Novel immunotherapies for tuberculosis and other mycobacterial diseases

Tuberculosis (TB), caused by Mycobacterium tuberculosis, remains a leading cause of death worldwide. Development of antimicrobial resistance is an important risk during TB treatment, due to the lengthy course of antibiotic therapy and associated adverse events, which can lead to poor medical adherence. Thus, there is an urgent unmet clinical need to develop novel therapeutic modalities that are able to control both drug-sensitive and drug-resistant TB: new drugs that shorten treatment duration and reduce adverse events can improve adherence, and improved treatment outcomes can reduce disease recurrence.

The ITHEMYC project aims to combine current standard of care antibiotics with new immunotherapies as a novel therapeutic strategy. The ITHEMYC project team consists of a multidisciplinary consortium of 11 partners, including two Product Development Partnerships (TBVI, TB-Alliance), eight academic partners with proven immunological expertise and state-of-the-art methodologies and an industrial partner (GSK) involved in vaccine, drug and biomarker R&D for TB. The team will work together to develop immunotherapies by testing (in vitro, in vivo and in silico) several different compounds, such as monoclonal antibodies, therapeutic vaccines, drugs targeting host-pathogen interactions and immunomodulatory compounds for their potential to serve as adjuncts to antibiotic treatments. ITHEMYC aims to efficiently compare promising new treatment regimens and optimize the selection of new TB immunotherapies with the highest clinical potential based on in vitro (Work Package (WP) 1), in vivo (WP2) and in silico (WP3) models available at different partners in the consortium (Fig. 1). In the long term, it is the project’s goal to advance new combined interventions to the clinic in order to improve TB treatment by reducing the duration and toxicity of current antibiotic treatments and relapse rates.

During the first 18 months of the project, in WP1 several cell-based in vitro models (human lung organoids, D. melanogaster TB model & Mtb-Lux-infected THP-1 macrophages) were set up and validated by using test compounds with demonstrated efficacy in in vivo TB models. Next, promising compounds and combinations thereof will be tested in the benchmarked organoid and Drosophila models in the near future. A panel of 11 new compounds was selected following characterization of their ADME (absorption, distribution, metabolism and excretion) properties and safety profile using in silico predictions and in vitro assays, together with an evaluation of their in vitro activity in three different human macrophage models.

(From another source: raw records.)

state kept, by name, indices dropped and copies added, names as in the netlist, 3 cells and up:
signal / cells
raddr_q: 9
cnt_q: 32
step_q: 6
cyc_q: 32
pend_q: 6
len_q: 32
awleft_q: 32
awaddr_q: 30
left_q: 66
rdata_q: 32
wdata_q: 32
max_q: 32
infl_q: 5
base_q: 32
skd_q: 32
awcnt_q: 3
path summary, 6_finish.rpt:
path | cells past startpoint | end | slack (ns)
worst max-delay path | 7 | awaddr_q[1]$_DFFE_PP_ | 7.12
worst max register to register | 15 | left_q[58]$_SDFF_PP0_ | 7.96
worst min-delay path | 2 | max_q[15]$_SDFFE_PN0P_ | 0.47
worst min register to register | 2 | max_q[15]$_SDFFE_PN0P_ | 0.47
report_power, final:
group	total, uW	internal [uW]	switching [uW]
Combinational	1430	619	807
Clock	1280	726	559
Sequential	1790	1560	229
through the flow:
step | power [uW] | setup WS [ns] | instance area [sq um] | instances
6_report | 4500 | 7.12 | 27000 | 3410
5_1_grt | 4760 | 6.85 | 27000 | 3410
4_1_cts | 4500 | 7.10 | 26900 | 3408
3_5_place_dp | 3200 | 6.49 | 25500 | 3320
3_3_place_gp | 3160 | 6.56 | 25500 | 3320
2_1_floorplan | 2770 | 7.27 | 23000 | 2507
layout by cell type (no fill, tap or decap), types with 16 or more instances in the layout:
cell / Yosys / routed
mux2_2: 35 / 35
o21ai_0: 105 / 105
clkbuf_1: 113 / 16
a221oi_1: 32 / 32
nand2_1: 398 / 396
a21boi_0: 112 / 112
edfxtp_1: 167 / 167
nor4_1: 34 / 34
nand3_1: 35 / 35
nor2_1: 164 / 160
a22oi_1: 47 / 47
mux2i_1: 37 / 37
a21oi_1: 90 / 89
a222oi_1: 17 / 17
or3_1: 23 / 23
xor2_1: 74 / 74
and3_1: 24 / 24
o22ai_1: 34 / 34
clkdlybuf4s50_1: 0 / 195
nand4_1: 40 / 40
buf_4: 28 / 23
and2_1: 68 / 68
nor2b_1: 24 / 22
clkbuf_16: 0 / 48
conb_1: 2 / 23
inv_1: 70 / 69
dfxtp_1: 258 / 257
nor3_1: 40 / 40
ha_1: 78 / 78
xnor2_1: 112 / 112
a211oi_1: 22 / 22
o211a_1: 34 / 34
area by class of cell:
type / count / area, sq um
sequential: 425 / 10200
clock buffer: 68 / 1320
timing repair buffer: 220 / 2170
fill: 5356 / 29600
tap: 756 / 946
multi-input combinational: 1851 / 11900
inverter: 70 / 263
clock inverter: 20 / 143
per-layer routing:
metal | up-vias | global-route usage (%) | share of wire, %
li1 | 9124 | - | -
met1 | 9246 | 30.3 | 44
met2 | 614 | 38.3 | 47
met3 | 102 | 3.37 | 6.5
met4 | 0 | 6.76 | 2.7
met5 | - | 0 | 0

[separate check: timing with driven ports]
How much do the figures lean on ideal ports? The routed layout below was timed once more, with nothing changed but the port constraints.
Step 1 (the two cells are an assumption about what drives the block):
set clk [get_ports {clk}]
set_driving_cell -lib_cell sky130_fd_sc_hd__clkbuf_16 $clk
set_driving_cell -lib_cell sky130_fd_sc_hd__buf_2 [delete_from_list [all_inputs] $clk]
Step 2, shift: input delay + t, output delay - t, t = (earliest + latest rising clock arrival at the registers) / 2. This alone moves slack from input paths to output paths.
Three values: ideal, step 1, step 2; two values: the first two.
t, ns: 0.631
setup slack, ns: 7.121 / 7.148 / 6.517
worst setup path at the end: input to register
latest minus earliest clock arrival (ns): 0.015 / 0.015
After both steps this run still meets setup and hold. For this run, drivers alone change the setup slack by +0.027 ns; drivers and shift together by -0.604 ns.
From an optimization exercise on the open Yosys and OpenROAD flow, aimed at small area; shortcuts taken in it are not production practice.
In this exercise RTL edits were held to simulation tests only and were not proved equivalent to the original.
No driver is modelled on the clock port, so clocking that relies on it looks cheaper here than on a real chip.

// regfile_sb
module regfile_sb
#(
  parameter int DATA_W = regfile_pkg::DEFAULT_DATA_W,   
  parameter int ADDR_W = regfile_pkg::DEFAULT_ADDR_W,   
  parameter int NREAD  = 2
) (
  input  logic                    clock,
  input  logic                    reset,
  input  logic                    we,
  input  logic [ADDR_W-1:0]       waddr,
  input  logic [DATA_W-1:0]       wdata,
  input  logic [NREAD*ADDR_W-1:0] raddr,
  output logic [NREAD*DATA_W-1:0] rdata,
  input  logic                    busy_set,
  input  logic [ADDR_W-1:0]       busy_addr,
  output logic [NREAD-1:0]        pending,
  output logic                    stall
);
  localparam int DEPTH = 2**ADDR_W;
  logic              phase_r;
  logic [DATA_W-1:0] mem_r   [DEPTH-1:1];
  logic [DATA_W-1:0] mem_nxt [DEPTH-1:1];
  logic [DEPTH-1:0]  busy_s;
  logic [DEPTH-1:1]  ld;
  logic [DEPTH-1:1]  ld_n;
  logic [DEPTH-1:1]  keep;
  logic [DATA_W-1:0] wbus;
  logic              wr_en;
  logic              set_en;
  assign wr_en = we & ~reset;
  rf_onehot_dec u_wdec (
    .en   (wr_en),
    .addr (waddr),
    .reset(reset),
    .ld   (ld),
    .ld_n (ld_n),
    .keep (keep)
  );
  for (genvar b = 0; b < DATA_W; b++) begin : g_wbus
    logic wbus_n;
    rf_xnor2 u_x   (.a (wdata[b]), .b (phase_r), .y (wbus_n));
    rf_inv   u_drv (.a (wbus_n), .y (wbus[b]));
  end
  always_ff @(posedge clock) begin
    phase_r <= ~(phase_r | reset);
  end
  for (genvar i = 1; i < DEPTH; i++) begin : g_word
    for (genvar b = 0; b < DATA_W; b++) begin : g_bit
      rf_bit_next u_nxt (
        .q    (mem_r[i][b]),
        .ld   (ld[i]),
        .ld_n (ld_n[i]),
        .wbus (wbus[b]),
        .d    (mem_nxt[i][b])
      );
    end
  end
  always_ff @(posedge clock) begin
    for (int i = 1; i < DEPTH; i++) begin
      mem_r[i] <= mem_nxt[i];
    end
  end
  ...
==> flow/config.mk <==
export PLATFORM = sky130hd
export DESIGN_NAME = regfile_sb
export DESIGN_NICKNAME = regfile_sb
export VERILOG_FILES = /design/flow/design.v
export SDC_FILE = /design/flow/constraint.sdc
export NUM_CORES = 8
export LEC_CHECK = 0
export CAP_MARGIN = 20
export CORE_MARGIN = 2
export CORE_UTILIZATION = 45
export CTS_CLUSTER_DIAMETER = 100
export CTS_CLUSTER_SIZE = 24
export SLEW_MARGIN = 20
export SYNTH_HIERARCHICAL = 1
export SYNTH_MINIMUM_KEEP_SIZE = 0
==> flow/constraint.sdc <==
create_clock -name core_clock -period 7.0 [get_ports {clock}]
set_input_delay 1.4000 -clock core_clock [delete_from_list [all_inputs] [get_ports {clock}]]
set_output_delay 1.4000 -clock core_clock [all_outputs]
set_load 0.01 [all_outputs]
standard.sh (not shown) runs the stock make flow with config.mk's settings and CLKGATE_MAP_FILE= SYNTH_SCRIPT=/design/flow/synth_recipe.tcl, a recipe that flattens the netlist after the stock synthesis.
==> flow/flow/run.sh <==
#!/bin/bash
# Layout flow: the standard flow (standard.sh: unchanged synthesis,
# floorplan, power grid, placement, CTS and routing) with these changes:
#  - the input and output port buffers are the library's smallest buffer
#    (buf_1) rather than the delay buffer the resizer picks by default;
#  - timing-driven global placement does not keep its trial buffering
#    (GPL_KEEP_OVERFLOW=0); instead pre_resize.tcl sizes the inverters that
#    drive the wide-fanout nets before the usual repair_design;
#  - CTS builds a clustered tree (26 sinks, 100 um) without dummy loads.
# Runs in the standard flow's work folder; make's full output goes to standard_flow.log,
# and ORFS keeps each step's log under orfs/logs/.
set -euo pipefail
here=$(pwd)
bash standard.sh \
  "BUFFER_PORTS_ARGS=-buffer_cell sky130_fd_sc_hd__buf_1" \
  "GPL_KEEP_OVERFLOW=0" \
  "PRE_RESIZE_TCL=$here/flow/pre_resize.tcl" \
  "CTS_ARGS=-sink_clustering_enable -repair_clock_nets -sink_clustering_size 26 -sink_clustering_max_diameter 100 -dont_use_dummy_load" \
  finish > standard_flow.log 2>&1
test -s out/final.def
==> flow/flow/pre_resize.tcl <==
# Before repair_design: give the inverters that drive a wide fanout (the
# read selects, load enables and write bus) the drive they need, so the
# repair does not have to add buffers after them.
set n_up 0
foreach inst [get_cells -filter "ref_name==sky130_fd_sc_hd__inv_1"] {
  set out [get_pins -of_objects $inst -filter "direction==output"]
  set net [get_nets -of_objects $out]
  set fo [llength [get_pins -of_objects $net -filter "direction==input"]]
  if {$fo >= 8} {
    replace_cell $inst sky130_fd_sc_hd__inv_4
    incr n_up
  }
}
puts "pre_resize: upsized $n_up wide-fanout inverters"
The starting point finished clean.
Next try:
--- a/flow/flow/run.sh
+++ b/flow/flow/run.sh
@@ -9 +9,3 @@
-#  - CTS builds a clustered tree (26 sinks, 100 um) without dummy loads.
+#  - CTS builds the same clustered tree (24 sinks, 100 um) without dummy
+#    loads;
+#  - after CTS, post_cts.tcl downsizes cells on paths with timing slack.
@@ -18 +20,2 @@
-  "CTS_ARGS=-sink_clustering_enable -repair_clock_nets -sink_clustering_size 26 -sink_clustering_max_diameter 100 -dont_use_dummy_load" \
+  "CTS_ARGS=-sink_clustering_enable -repair_clock_nets -sink_clustering_size 24 -sink_clustering_max_diameter 100 -dont_use_dummy_load" \
+  "POST_CTS_TCL=$here/flow/post_cts.tcl" \
==> flow/flow/post_cts.tcl (new file) <==
# Area recovery after CTS: downsize cells on paths with timing slack
# (repair_timing's power recovery), then legalize the placement again.
estimate_parasitics -placement
repair_timing -recover_power 100 -setup_margin 0.3 -verbose
detailed_placement
check_placement -verbose
estimate_parasitics -placement
report_design_area
The new run produced a clean layout.
Non-clock buffer count is higher by 31.
Wire length is about the same.
Area after synthesis is unchanged.
Flip-flop and latch count stays the same.
Via count hardly moves.

-- re-timing with driven ports --
The flow's constraints put no driver on any port. The routed layouts listed below were extracted and timed again, unchanged, in two steps.
Step 1 sets driving cells, clkbuf_16 on the clock port and buf_2 on the other inputs (assumed; they add their load-dependent delay and slew).
Step 2 times the ports against the registers' clock, not the clock port: input delays grow and output delays shrink by t, the midpoint of the rising clock arrivals with the driver on.
Slacks: no drivers / after step 1 / after step 2; pairs: no drivers / after step 1.
| run | t, ns | setup slack, ns | worst setup path after step 2 | clock arrival spread, ns |
|---|---|---|---|---|
| the first run | 0.712 | 1.263 / 1.225 / 1.225 | input to output | 0.040 / 0.040 |
| the second run | 0.703 | 1.330 / 1.293 / 1.293 | input to output | 0.033 / 0.033 |
After both steps every run listed still meets setup and hold. The setup slack of the first run, which loses most, moves by -0.038 ns with the drivers and by -0.038 ns with both steps.
This is an optimization exercise on Yosys and OpenROAD, whose aim is small area and a short achievable clock period, not a production implementation. In this exercise RTL edits were held to simulation tests only and were not proved equivalent to the original. No activity file was given, so power comes from the tool's default toggle rates.

==> design.v <==
package stack_pkg;
  localparam int DATA_W_DEF = 8;
  localparam int DEPTH_DEF  = 256;
  typedef enum logic [2:0] {
    OP_NONE,
    OP_PUSH,
    OP_POP,
    OP_REPL,
    OP_TOS
  } stack_op_e;
  function automatic int clog2(input int value);
    int r;
    r = 0;
    for (int i = 0; i < 31; i++) begin
      if ((1 << i) < value) r = i + 1;
    end
    clog2 = r;
  endfunction
endpackage
module stack_ram #(
  parameter int DATA_W = 8,
  parameter int DEPTH  = 256,
  parameter int ADDR_W = 8
) (
  input  logic              clk,
  input  logic              we_i,
  input  logic [ADDR_W-1:0] waddr_i,
  input  logic [DATA_W-1:0] wdata_i,
  input  logic [ADDR_W-1:0] raddr_i,
  output logic [DATA_W-1:0] rdata_o
);
  logic [DATA_W-1:0] mem_q [DEPTH];
  always_ff @(posedge clk) begin
    if (we_i) mem_q[waddr_i] <= wdata_i;
  end
  assign rdata_o = mem_q[raddr_i];
endmodule
module param_stack #(
  parameter int DATA_W = stack_pkg::DATA_W_DEF,
  parameter int DEPTH  = stack_pkg::DEPTH_DEF,
  parameter int PTR_W  = stack_pkg::clog2(DEPTH)
) (
  input  logic              clk,
  input  logic              rst,
  input  logic              push,
  input  logic              pop,
  input  logic              tos,
  input  logic              clr_err,
  input  logic [DATA_W-1:0] d_in,
  output logic [DATA_W-1:0] d_out,
  output logic              d_out_vld,
  output logic [PTR_W:0]    count,
  output logic              empty,
  output logic              full,
  output logic              overflow,
  output logic              underflow
);
  localparam logic [PTR_W:0]   FULL_CNT = (PTR_W + 1)'(DEPTH);
  localparam logic [PTR_W:0]   CNT_ONE  = (PTR_W + 1)'(1);
  localparam logic [PTR_W-1:0] PTR_ONE  = PTR_W'(1);
  stack_pkg::stack_op_e op;
  logic [PTR_W:0]    count_q, count_d;
  logic [DATA_W-1:0] dout_q, dout_d;
  logic              vld_q, vld_d;
  logic              ovf_q, ovf_d;
  logic              unf_q, unf_d;
  logic              ovf_set, unf_set;
  logic              is_empty, is_full;
  logic              we;
  logic [PTR_W-1:0]  top_addr, wr_addr;
  logic [DATA_W-1:0] rd_data;
  assign is_empty = (count_q == '0);
  assign is_full  = (count_q == FULL_CNT);
  assign top_addr = count_q[PTR_W-1:0] - PTR_ONE;
  assign wr_addr  = (op == stack_pkg::OP_REPL && !is_empty) ? top_addr : count_q[PTR_W-1:0];
  always_comb begin
    op = stack_pkg::OP_NONE;
    if (push && pop) op = stack_pkg::OP_REPL;
    else if (push)       op = stack_pkg::OP_PUSH;
    else if (pop)        op = stack_pkg::OP_POP;
    else if (tos)        op = stack_pkg::OP_TOS;
  end
  always_comb begin
    count_d = count_q;
    dout_d  = dout_q;
    vld_d   = 1'b0;
    ovf_set = 1'b0;
    unf_set = 1'b0;
    we      = 1'b0;
    case (op)
      stack_pkg::OP_REPL: begin
        we = 1'b1;
        if (!is_empty) begin
          dout_d = rd_data;
          vld_d  = 1'b1;
        end else begin
          count_d = count_q + CNT_ONE;
          unf_set = 1'b1;
        end
      end
      stack_pkg::OP_PUSH: begin
        if (!is_full) begin
          we      = 1'b1;
          count_d = count_q + CNT_ONE;
        end else begin
          ovf_set = 1'b1;
        end
      end
      stack_pkg::OP_POP: begin
        if (!is_empty) begin
          dout_d  = rd_data;
          vld_d   = 1'b1;
          count_d = count_q - CNT_ONE;
        end else begin
          unf_set = 1'b1;
        end
      end
      stack_pkg::OP_TOS: begin
        if (!is_empty) begin
          dout_d = rd_data;
          vld_d  = 1'b1;
        end else begin
          unf_set = 1'b1;
        end
      end
      default: ;
    endcase
    ovf_d = (ovf_q && !clr_err) || ovf_set;
    unf_d = (unf_q && !clr_err) || unf_set;
  end
  always_ff @(posedge clk) begin
    if (rst) begin
      count_q <= '0;
      dout_q  <= '0;
      vld_q   <= 1'b0;
      ovf_q   <= 1'b0;
      unf_q   <= 1'b0;
    end else begin
      count_q <= count_d;
      dout_q  <= dout_d;
      vld_q   <= vld_d;
      ovf_q   <= ovf_d;
      unf_q   <= unf_d;
    end
  end
  stack_ram #(
    .DATA_W (DATA_W),
    .DEPTH  (DEPTH),
    .ADDR_W (PTR_W)
  ) u_ram (
    .clk     (clk),
    .we_i    (we && !rst),
    .waddr_i (wr_addr),
    .wdata_i (d_in),
    .raddr_i (top_addr),
    .rdata_o (rd_data)
  );
  assign count     = count_q;
  assign empty     = is_empty;
  assign full      = is_full;
  assign d_out     = dout_q;
  assign d_out_vld = vld_q;
  assign overflow  = ovf_q;
  assign underflow = unf_q;
endmodule
==> run.sh <==
#!/bin/bash
# synth_recipe.tcl (not shown) runs the flow's synth.tcl, then flattens the netlist and writes it again
# the make line also repeats each setting of config.mk as NAME=value (left out here)
make -C /OpenROAD-flow-scripts/flow DESIGN_CONFIG=/design/flow/config.mk WORK_HOME=/design/flow/orfs CLKGATE_MAP_FILE= SYNTH_SCRIPT=/design/flow/synth_recipe.tcl finish
==> config.mk <==
export PLATFORM = sky130hd
export DESIGN_NAME = param_stack
export DESIGN_NICKNAME = param_stack
export VERILOG_FILES = /design/flow/design.v
export SDC_FILE = /design/flow/constraint.sdc
export NUM_CORES = 4
export LEC_CHECK = 0
export CAP_MARGIN = 20
export CORE_MARGIN = 2
export CORE_UTILIZATION = 45
export SLEW_MARGIN = 20
==> constraint.sdc <==
create_clock -name core_clock -period 4.5 [get_ports {clk}]
set_input_delay 0.9000 -clock core_clock [delete_from_list [all_inputs] [get_ports {clk}]]
set_output_delay 0.9000 -clock core_clock [all_outputs]
set_load 0.01 [all_outputs]
==> results.txt <==
[metrics by stage]
stage          hold slack (ns)  total power, uW  utilization (%)  cells
6_report                 0.500            61000             52.5   7005
5_1_grt                  0.490            63300             52.5   7003
4_1_cts                  0.499            61500             52.5   7001
3_5_place_dp             0.486            43200             48.4   6612
3_3_place_gp             0.476            43100             48.4   6612
2_1_floorplan            0.529            34900                -   4056
[per-layer routing]
layer | up-vias | part of all wire, % | GRT usage (%)
li1 | 17400 | - | -
met1 | 21800 | 41 | 31.4
met2 | 1606 | 49 | 35.8
met3 | 300 | 6.7 | 3.47
met5 | - | 0 | 0
met4 | 0 | 3.0 | 6.92
[layout by cell type, fill, tap and decap left out, types with 33 or more instances in the layout]
cell type	netlist	routed
clkinv_1	0	34
clkbuf_16	0	208
edfxtp_1	2048	2048
buf_4	19	350
nand2_1	381	364
buf_12	0	40
mux4_2	520	520
nor2_1	284	284
nor3_1	33	33
clkinv_2	0	42
nand3_1	141	141
mux2i_1	92	92
bufinv_16	0	38
[worst min-delay path: cells and delay by family (launching register included)]
kind	cells	cell delay (ns)
simple gates	1	0.07
flops	1	0.32
compound gates	1	0.07
[power by group through the flow]
stage / combinational [uW] / sequential (uW) / clock (uW)
after CTS: 21300 / 21500 / 18600
final: 21200 / 21500 / 18300
after detailed placement: 21200 / 21900 / 0
after global routing: 22300 / 21500 / 19400
after global placement: 21200 / 21900 / 0
after floorplan: 13000 / 21900 / 0
[kinds of logic (layout without fill, tap and decap cells)]
logic type	count (synthesis)	in the layout	share of synthesized area (%)
AOI/OAI and AO/OA	175	175	1.72
DFF	2068	2068	76.0
and+or+nand+nor	926	926	4.99
other	0	3	0
xor gates and xnor gates	15	15	0.193
buffers and inverters	249	825	1.45
muxes	613	613	15.5
adders and majority gates	10	10	0.163
[worst max-delay path by stage]
stage / end / startpoint / depth (start not counted)
2_1_floorplan: u_ram.mem_q[105][0] / count_q[0] / 15
3_3_place_gp: u_ram.mem_q[178][1] / push / 10
3_5_place_dp: u_ram.mem_q[35][1] / push / 9
4_1_cts: u_ram.mem_q[35][5] / count_q[0] / 11
5_1_grt: u_ram.mem_q[35][5] / count_q[0] / 11
6_report: u_ram.mem_q[35][5] / count_q[0] / 11
[layout make-up]
| class | count | area (um^2) |
|---|---|---|
| Timing Repair Buffer | 426 | 3850 |
| Antenna cell | 3 | 7.51 |
| Clock buffer | 245 | 5390 |
| Fill cell | 14100 | 85700 |
| Clock inverter | 144 | 1980 |
| Tap cell | 2370 | 2970 |
| Inverter | 10 | 37.5 |
| Sequential cell | 2068 | 61900 |
| Multi-Input combinational cell | 1739 | 18500 |
[state kept, by name (all words and copies together) (netlist names)]
name,cells
vld_q,1
unf_q,1
u_ram.mem_q,2048
count_q,9
ovf_q,1
dout_q,8
==> impl_metrics.tcl <==
set metrics [dict create \
    outcome "no timing/DRC/antenna violations" \
    clockBufferDepth 3 \
    worstReg2RegStart "count_q[0]" \
    clockRootBuffer "clkbuf_16" \
    worstHoldStart "unf_q" \
    die_area_um2 185000 \
    drv_cap 0 \
    synth_cells 4056 \
    fin_setup_tns_ns 0 \
    place_area_um2 87200 \
    synth_common_cells "2048 x edfxtp_1, 520 x mux4_2, 381 x nand2_1" \
    first_global_vias 41700 \
    synth.distinct_cells 80 \
    grt_max_degree 148 \
    synth_flop_cell "edfxtp_1" \
    gp_congestion 0.842 \
    synth.top_cell.area_share_pct 75.5 \
    syn_avg_cell_area_um2 20.1 \
    holdBufCountCts 0 \
    finalHoldViolCount 0 \
    synth_top_cell_by_area "edfxtp_1" \
    power_leakage_uw 0.0301 \
    slowest_stage "nor2_1" \
    worstPathCellList "inv_1 > ha_4 > nor4b_2 > a31oi_1 > buf_4 > a21oi_1 > a31oi_1 > o21ai_0 > nand2_2 > buf_4 > nor2_1" \
    final-setup-viol-count 0 \
    cts_sinks 2068 \
    setup.worst_path.start_class "flop" \
    dr_total_vias 41000 \
    port_buffers 35 \
    path_delay_family "simple AND/OR/NAND/NOR gates" \
    cts_tree "built" \
    worst-path-buf-inv 3 \
    rsz0062_at_grt "false" \
    initial_utilization_pct 45.2 \
    grt_util_all_layers_pct 22.2 \
    internal_power_uw 40200 \
    pre_cts_ws_ns 0.0723 \
    rows 156 \
    synth_area_leaders "edfxtp_1 75%, mux4_2 14%, nand2_1 1.8%" \
    yosys_warnings 2 \
    routed_via_density 5.86 \
    synth.ff_latch_count 2068 \
    cts_buffers 208 \
    fin_skew_ns 0.0767 \
    cts_setup_buffers 0 \
    layout-drive-gt1-share_pct 28.5 \
    cts.repair.resized 0 \
    ant_nets 0 \
    p_seq_share_pct 35.3 \
    fin_area_um2 94600 \
    clk_latency_ns 0.86 \
    worst-path-max-fanout 10 \
    setup.worst_path.end_class "flop" \
    overflow 0 \
    core_um2 180000 \
    antenna_found_initial 3 \
    period_share_pct 94.4 \
    syn_area_um2 81500 \
    fin_crit_ns 4.25 \
    drt-initial-drc-count 4829 \
    drc 0 \
    fmax_ghz 0.235 \
    crit_arrival_ns 4.67 \
    hpwl_um 124000 \
    async_reset_ff_share_pct 0 \
    holdPathStages 2 \
    area_delta_synth_final_pct 16.1 \
    setup_slack_ns 0.251 \
    tightestPinTransition_ns 1.06 \
    reg2reg_to "u_ram.mem_q[35][5]" \
    die_y_um 430 \
    dr.pass1.iters 6 \
    reg2reg_slack_ns 0.25 \
    ir_drop_mv 0.590 \
    grt_pass1_wl_um 298000 \
    drv_slew 0 \
    synth_nets 4080 \
    critPathMaxStageDelay_ns 0.74 \
    path_class "reg -> reg" \
    drt-total-wl_um 205000 \
    clk_pin_slew_ns 0.06 \
    layout.nets 4477 \
    ios 36 \
    cts_htree_levels 4 \
    whs_endpoint "unf_q" \
    crit_required_ns 4.92 \
    power_switching_uw 20800 \
    synth_edf_count 2048 \
    clkPwrFrac_pct 30.0 \
    synth_most_common_cell "edfxtp_1" \
    relSlewSlack_pct 29.1 \
    reg2reg_depth 11 \
    wl_per_cell_um 29.2 \
    hold_class "reg -> reg" \
    swShare_pct 34.1 \
    die_w_um 430 \
    yosysSeqAreaShare_pct 76.0 \
    power.density_nw_per_um2 645 \
    comb_power_share_pct 34.7 \
]

-- afterwards: timing with drivers on the ports --
In the flow no input, the clock included, has a driving cell. The finished layout below was timed again as built, in two steps.
Step 1 (the two cells are an assumption about what drives the block):
set clk [get_ports {clk}]
set_driving_cell -lib_cell sky130_fd_sc_hd__clkbuf_16 $clk
set_driving_cell -lib_cell sky130_fd_sc_hd__buf_2 [delete_from_list [all_inputs] $clk]
Step 2, shift: input delay + t, output delay - t, t = (earliest + latest rising clock arrival at the registers) / 2. This alone moves slack from input paths to output paths.
Three values: ideal, step 1, step 2; two values: the first two.
t (ns): 0.907
slack for setup (ns): 0.251 / 0.251 / -0.013
worst slew at a driven data input, ns: 0.06
With both steps, setup timing fails in this run, where it was met with ideal ports. The setup slack of this run moves by 0.000 ns with the drivers and by -0.264 ns with both steps.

In parallel to the activities in WP1, in vivo testing of the most promising immunotherapeutic candidates was initiated in WP2 using four different mouse models provided by project partners at GSK (Kramnik model), IGTP (Kramnik model), JHU (bactericidal Balb/c model) and CNRS (SP140 / C57Bl/6 mouse model) in WP2. Selection by the consortium of the compounds to be evaluated in each of these specialized mouse models took place in two stage gate meetings. Whereas studies testing the compounds selected during the first stage gate meeting will be completed by mid-January 2025, studies assessing the activity of compounds selected in the second stage gate meeting are planned to start early in 2025.

In collaboration with the partners working in WP1 and WP2, set up of an in silico simulation platform based on the UISS-TB framework was initiated within WP3 in period 1 of the project in order to identify optimal treatment options, allowing improved in vitro and in vivo testing of immunotherapeutic compounds.

Based on continued in vitro and in vivo testing and in silico simulation, a limited number of immunotherapeutic therapies will be prioritized for studies in guinea pigs in period 2 of the project.

Despite significant progress in the development of novel antibiotics effective against drug-sensitive and drug-resistant tuberculosis strains, advancements in diagnostics and development of new vaccines, shortening the duration of treatment remains a huge challenge, necessitating the development of new treatment options for TB. The ITHEMYC project advances beyond the state of the art by developing innovative adjunctive immunotherapies to shorten treatment duration, improve outcomes and prevent relapse. In addition, this strategy has the potential to be effective against non-tuberculous mycobacteria as well, such as Mycobacterium abscessus and Mycobacterium avium, that cause major problems in patients with chronic obstructive pulmonary disease (COPD) and cystic fibrosis (CF). This will considerably broaden the use of these types of interventions.